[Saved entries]
====================

`config.mk`:
```
export PLATFORM = sky130hd
export DESIGN_NAME = ik_swift_avalon_bridge
export DESIGN_NICKNAME = d
export VERILOG_FILES = /design/src/rtl/ik_swift_pkg.sv /design/src/rtl/ik_swift_word_bank.sv /design/src/rtl/ik_swift_avalon_bridge.sv
export SDC_FILE = /design/constraint.sdc
export NUM_CORES = 1
export LEC_CHECK = 0
export BUFFER_PORTS_ARGS = -buffer_cell sky130_fd_sc_hd__buf_2
export CORE_AREA = 8 8 392 298
export CTS_CLUSTER_DIAMETER = 30
export CTS_CLUSTER_SIZE = 28
export DETAILED_ROUTE_END_ITERATION = 10
export DIE_AREA = 0 0 400 306
export GPL_ROUTABILITY_DRIVEN = 0
export GPL_TIMING_DRIVEN = 0
export PLACE_DENSITY_LB_ADDON = 0.08
export SETUP_SLACK_MARGIN = 0.4
export SLEW_MARGIN = 10
export SYNTH_ARGS = -nofsm -noshare
export SYNTH_HDL_FRONTEND = slang
export SYNTH_SLANG_ARGS = --single-unit
```
`constraint.sdc`:
```
create_clock -name clk -period 3.85 [get_ports clk]
set_clock_uncertainty 0.05 [all_clocks]
set_input_delay 0 -clock clk [delete_from_list [all_inputs] [get_ports clk]]
set_output_delay 0 -clock clk [all_outputs]
set_load 0.005 [all_outputs]
```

====================

All entries must be repeated exactly.

`config.mk`:
```
export PLATFORM = sky130hd
export DESIGN_NAME = ik_swift_avalon_bridge
export DESIGN_NICKNAME = d
export VERILOG_FILES = /design/src/rtl/ik_swift_pkg.sv /design/src/rtl/ik_swift_word_bank.sv /design/src/rtl/ik_swift_avalon_bridge.sv
export SDC_FILE = /design/constraint.sdc
export NUM_CORES = 1
export LEC_CHECK = 0
export BUFFER_PORTS_ARGS = -buffer_cell sky130_fd_sc_hd__buf_2
export CORE_AREA = 8 8 392 298
export CTS_CLUSTER_DIAMETER = 30
export CTS_CLUSTER_SIZE = 28
export DETAILED_ROUTE_END_ITERATION = 10
export DIE_AREA = 0 0 400 306
export GPL_ROUTABILITY_DRIVEN = 0
export GPL_TIMING_DRIVEN = 0
export PLACE_DENSITY_LB_ADDON = 0.08
export SETUP_SLACK_MARGIN = 0.4
export SLEW_MARGIN = 10
export SYNTH_ARGS = -nofsm -noshare
export SYNTH_HDL_FRONTEND = slang
export SYNTH_SLANG_ARGS = --single-unit
```
`constraint.sdc`:
```
create_clock -name clk -period 3.85 [get_ports clk]
set_clock_uncertainty 0.05 [all_clocks]
set_input_delay 0 -clock clk [delete_from_list [all_inputs] [get_ports clk]]
set_output_delay 0 -clock clk [all_outputs]
set_load 0.005 [all_outputs]
```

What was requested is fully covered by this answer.